• Task goal: Where a line below has the string "ideal" in it, include it in the count, and give that count alone.
___ Extracted data ___
Background: an optimization exercise with open tools, aiming at small area and a short achievable clock period. Do not read the settings as production practice. At most, simulation tests tie the RTL to the original design; equivalence was not proved.

==> run a: inputs <==
==> flow/design.v <==
module data_mem_responder #(
  parameter int DEPTH       = 128,
  parameter int WAIT_CYCLES = 2
) (
  input  logic        clk_i,
  input  logic        rst_i,
  input  logic        req_i,
  input  logic        we_i,
  input  logic [31:0] addr_i,
  input  logic [31:0] data_i,
  output logic        ack_o,
  output logic [31:0] data_o,
  output logic        err_o,
  output logic        busy_o
);
  localparam int NW = 128;   
  localparam int NT = 64;    
  localparam int NP = 32;    
  logic       busy_q, st1_q, st2_q;
  logic       accept;
  logic [6:0] rot_q;         
  logic        we_q, err_q, err_in;
  logic [31:0] wd_q;
  logic [6:0]  s_q, s_nx;    
  logic [NW-1:0][31:0] ring_d;
  logic [NW-1:0]       ring_v, ring_v_nx;
  logic          wlive_nx;
  logic [NP-1:0] wr_q, wrn_q, wr_nx;
  logic [NT-1:0] rd_sel_q;
  logic [31:0]   rd_data;
  assign accept = req_i & ~busy_q;
  assign busy_o = busy_q;
  assign err_in = (|addr_i[1:0]) | (|addr_i[31:9]);
  always_ff @(posedge clk_i or posedge rst_i) begin
    if (rst_i) begin
      busy_q <= 1'b0;
      st1_q  <= 1'b0;
      st2_q  <= 1'b0;
      ack_o  <= 1'b0;
      err_o  <= 1'b0;
      rot_q  <= '0;
    end else begin
      busy_q <= accept | st1_q | st2_q;
      st1_q  <= accept;
      st2_q  <= st1_q;
      ack_o  <= st2_q;
      err_o  <= st2_q & err_q;
      rot_q  <= rot_q + 7'd1;
    end
  end
  assign s_nx = busy_q ? s_q + 7'd1 : addr_i[8:2] + rot_q + 7'd2;
  always_ff @(posedge clk_i) begin
    s_q <= s_nx;
    if (!busy_q) begin
      we_q  <= we_i;
      err_q <= err_in;
      wd_q  <= data_i;
    end
  end
  assign wlive_nx = busy_q ? (we_q & ~err_q) : (accept & we_i & ~err_in);
  always_comb
    for (int q = 0; q < NP; q++)
      wr_nx[q] = wlive_nx & (s_nx[1:0] == 2'd0) & (s_nx[6:2] == 5'(q));
  always_ff @(posedge clk_i or posedge rst_i) begin
    if (rst_i) wr_q <= '0;
    else       wr_q <= wr_nx;
  end
  always_ff @(posedge clk_i) wrn_q <= ~wr_nx;
  always_ff @(posedge clk_i) begin
    for (int p = 0; p < NW; p++) begin
      if (p % 4 == 0) ring_d[p] <= ({32{wr_q[p/4]}} & wd_q) | ({32{wrn_q[p/4]}} & ring_d[(p + NW - 1) % NW]);
      else            ring_d[p] <= ring_d[(p + NW - 1) % NW];
    end
  end
  always_comb begin
    for (int p = 0; p < NW; p++) begin
      if (p % 4 == 0) ring_v_nx[p] = wr_q[p/4] | ring_v[(p + NW - 1) % NW];
      else            ring_v_nx[p] = ring_v[(p + NW - 1) % NW];
    end
  end
  always_ff @(posedge clk_i or posedge rst_i) begin
    if (rst_i) ring_v <= '0;
    else       ring_v <= ring_v_nx;
  end
  always_ff @(posedge clk_i) begin
    for (int j = 0; j < NT; j++) rd_sel_q[j] <= (s_nx[6:1] == 6'(j)) & ring_v_nx[2*j];
  end
  always_comb begin
    rd_data = '0;
    for (int j = 0; j < NT; j++) rd_data = rd_data | ({32{rd_sel_q[j]}} & ring_d[2*j]);
  end
  always_ff @(posedge clk_i) begin
    if (s_q[0]) data_o <= rd_data;
  end
endmodule
==> flow/run.sh <==
#!/bin/bash
# synth_recipe.tcl (not shown) runs the flow's synth.tcl, then flattens the netlist and writes it again
# the make line also repeats each setting of config.mk as NAME=value (left out here)
make -C /OpenROAD-flow-scripts/flow DESIGN_CONFIG=/design/flow/config.mk WORK_HOME=/design/flow/orfs CLKGATE_MAP_FILE= SYNTH_SCRIPT=/design/flow/synth_recipe.tcl finish
==> flow/config.mk <==
export PLATFORM = sky130hd
export DESIGN_NAME = data_mem_responder
export DESIGN_NICKNAME = data_mem_responder
export VERILOG_FILES = /design/flow/design.v
export SDC_FILE = /design/flow/constraint.sdc
export NUM_CORES = 4
export LEC_CHECK = 0
export CAP_MARGIN = 20
export CORE_MARGIN = 2
export CORE_UTILIZATION = 30
export PLACE_DENSITY = 0.5
export SETUP_SLACK_MARGIN = 3.0
export SLEW_MARGIN = 20
==> flow/constraint.sdc <==
create_clock -name core_clock -period 6.0 [get_ports {clk_i}]
set_input_delay 1.2000 -clock core_clock [delete_from_list [all_inputs] [get_ports {clk_i}]]
set_output_delay 1.2000 -clock core_clock [all_outputs]
set_load 0.01 [all_outputs]
==> run b: changes against run a <==
==> flow/design.v (replaced) <==
module data_mem_responder #(
  parameter int DEPTH       = 128,
  parameter int WAIT_CYCLES = 2
) (
  input  logic        clk_i,
  input  logic        rst_i,
  input  logic        req_i,
  input  logic        we_i,
  input  logic [31:0] addr_i,
  input  logic [31:0] data_i,
  output logic        ack_o,
  output logic [31:0] data_o,
  output logic        err_o,
  output logic        busy_o
);
  localparam int         IDX_W     = $clog2(DEPTH);
  localparam logic [3:0] WAIT_LAST = (WAIT_CYCLES == 0) ? 4'd0 : 4'(WAIT_CYCLES - 1);
  typedef enum logic [1:0] {
    IDLE,
    WAIT,
    RESP
  } state_t;
  state_t            state, next_state;
  logic [3:0]        wait_cnt;
  logic              req_we;
  logic [31:0]       req_addr;
  logic [31:0]       req_data;
  logic              cur_we;
  logic [31:0]       cur_addr;
  logic [31:0]       cur_data;
  logic [IDX_W-1:0]  idx;
  logic              addr_err;
  logic              accept;
  logic              commit;
  logic [31:0]       mem [DEPTH];
  always_comb begin
    next_state = state;
    accept     = 1'b0;
    case (state)
      IDLE: begin
        if (req_i) begin
          accept     = 1'b1;
          next_state = (WAIT_CYCLES > 0) ? WAIT : RESP;
        end
      end
      WAIT:    if (wait_cnt == WAIT_LAST) next_state = RESP;
      RESP:    next_state = IDLE;
      default: next_state = IDLE;
    endcase
  end
  always_comb begin
    cur_we   = req_we;
    cur_addr = req_addr;
    cur_data = req_data;
    if (state == IDLE) begin
      cur_we   = we_i;
      cur_addr = addr_i;
      cur_data = data_i;
    end
  end
  assign idx    = cur_addr[IDX_W+1:2];
  assign commit = (next_state == RESP);
  assign addr_err = (|cur_addr[1:0]) || (|cur_addr[31:IDX_W+2]);
  always_ff @(posedge clk_i or posedge rst_i) begin
    if (rst_i) begin
      state    <= IDLE;
      wait_cnt <= 4'd0;
      req_we   <= 1'b0;
      req_addr <= '0;
      req_data <= '0;
    end else begin
      state <= next_state;
      if (accept) begin
        wait_cnt <= 4'd0;
        req_we   <= we_i;
        req_addr <= addr_i;
        req_data <= data_i;
      end else if (state == WAIT) begin
        wait_cnt <= wait_cnt + 4'd1;
      end
    end
  end
  always_ff @(posedge clk_i or posedge rst_i) begin
    if (rst_i) begin
      ack_o  <= 1'b0;
      err_o  <= 1'b0;
      data_o <= '0;
    end else begin
      ack_o <= commit;
      err_o <= commit && addr_err;
      if (commit && !cur_we && !addr_err) data_o <= mem[idx];
    end
  end
  always_ff @(posedge clk_i or posedge rst_i) begin
    if (rst_i) begin
      for (int i = 0; i < DEPTH; i++) mem[i] <= '0;
    end else if (commit && cur_we && !addr_err) begin
      mem[idx] <= cur_data;
    end
  end
  assign busy_o = (state != IDLE);
endmodule
SETUP_SLACK_MARGIN = default   (was 3.0)
==> out/metrics.yaml <==
grtUsageMet2: 0.371
post_cts_buffers: 0
ys_ff_latch: 4201
whs_ns: 0.478
final_cell_mix: "nand2_1, dfrtp_1, o21ai_0"
top_register: "mem"
synth_flop_cell: "dfrtp_1"
regToRegSetupSlack_ns: 0.49
synth-adder-area-share: 0.000146
seq_power_share: 0.401
status: "finished clean"
p_int_mw: 47.0
wl_met1_um: 319000
grt_pass1_vias: 131000
fmax_mhz: 181
hold_depth: 2
That was run b.
==> out/metrics.yaml <==
status: "finished clean"
largest_cell_class: "registers"
synth-adder-area-share: 0.00161
worstMarginPinSlew_ns: 1.23
regToRegSetupSlack_ns: 2.97
grtUsageMet2: 0.398
p_int_mw: 46.0
ys_ff_latch: 4437
netlist_instances: 7537
wl_met1_um: 204000
post_cts_buffers: 19
grt_pass1_vias: 70400
multi_input_area_share: 0.161
worst-path-stages: 5
clock_net_power_mw: 27.4
fmax_mhz: 329
hold_depth: 0
async_flop_share: 0.0388
final_cell_mix: "dfxtp_1, a22o_1, a221oi_1"
seq_power_share: 0.503
That was run a.
No functional check of the RTL was part of run a.

[what the ideal ports hide]
How much do the figures lean on ideal ports? The routed layouts below were timed once more, with nothing changed but the port constraints. Step 1, drivers: a clkbuf_16 drives clk_i and a buf_2 each remaining input, both assumed. Step 2 moves the port delays by t, midway between the first and last clock arrival at a register: inputs arrive t later, outputs are due t later. That takes back most of the time a late clock gives input paths. a / b / c = ideal ports / drivers / drivers and shift; a / b = the first two.
run	t, ns	setup WS [ns]	pins driven straight from the clock port
run a	1.036	2.965 / 2.931 / 2.135	1
run b	1.153	0.489 / 0.489 / -0.553	1
Met with ideal ports but missed after step 2: setup timing in run b. For run b, which loses most, drivers alone change the setup slack by 0.000 ns; drivers and shift together by -1.042 ns.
___
• Answer to this task: 3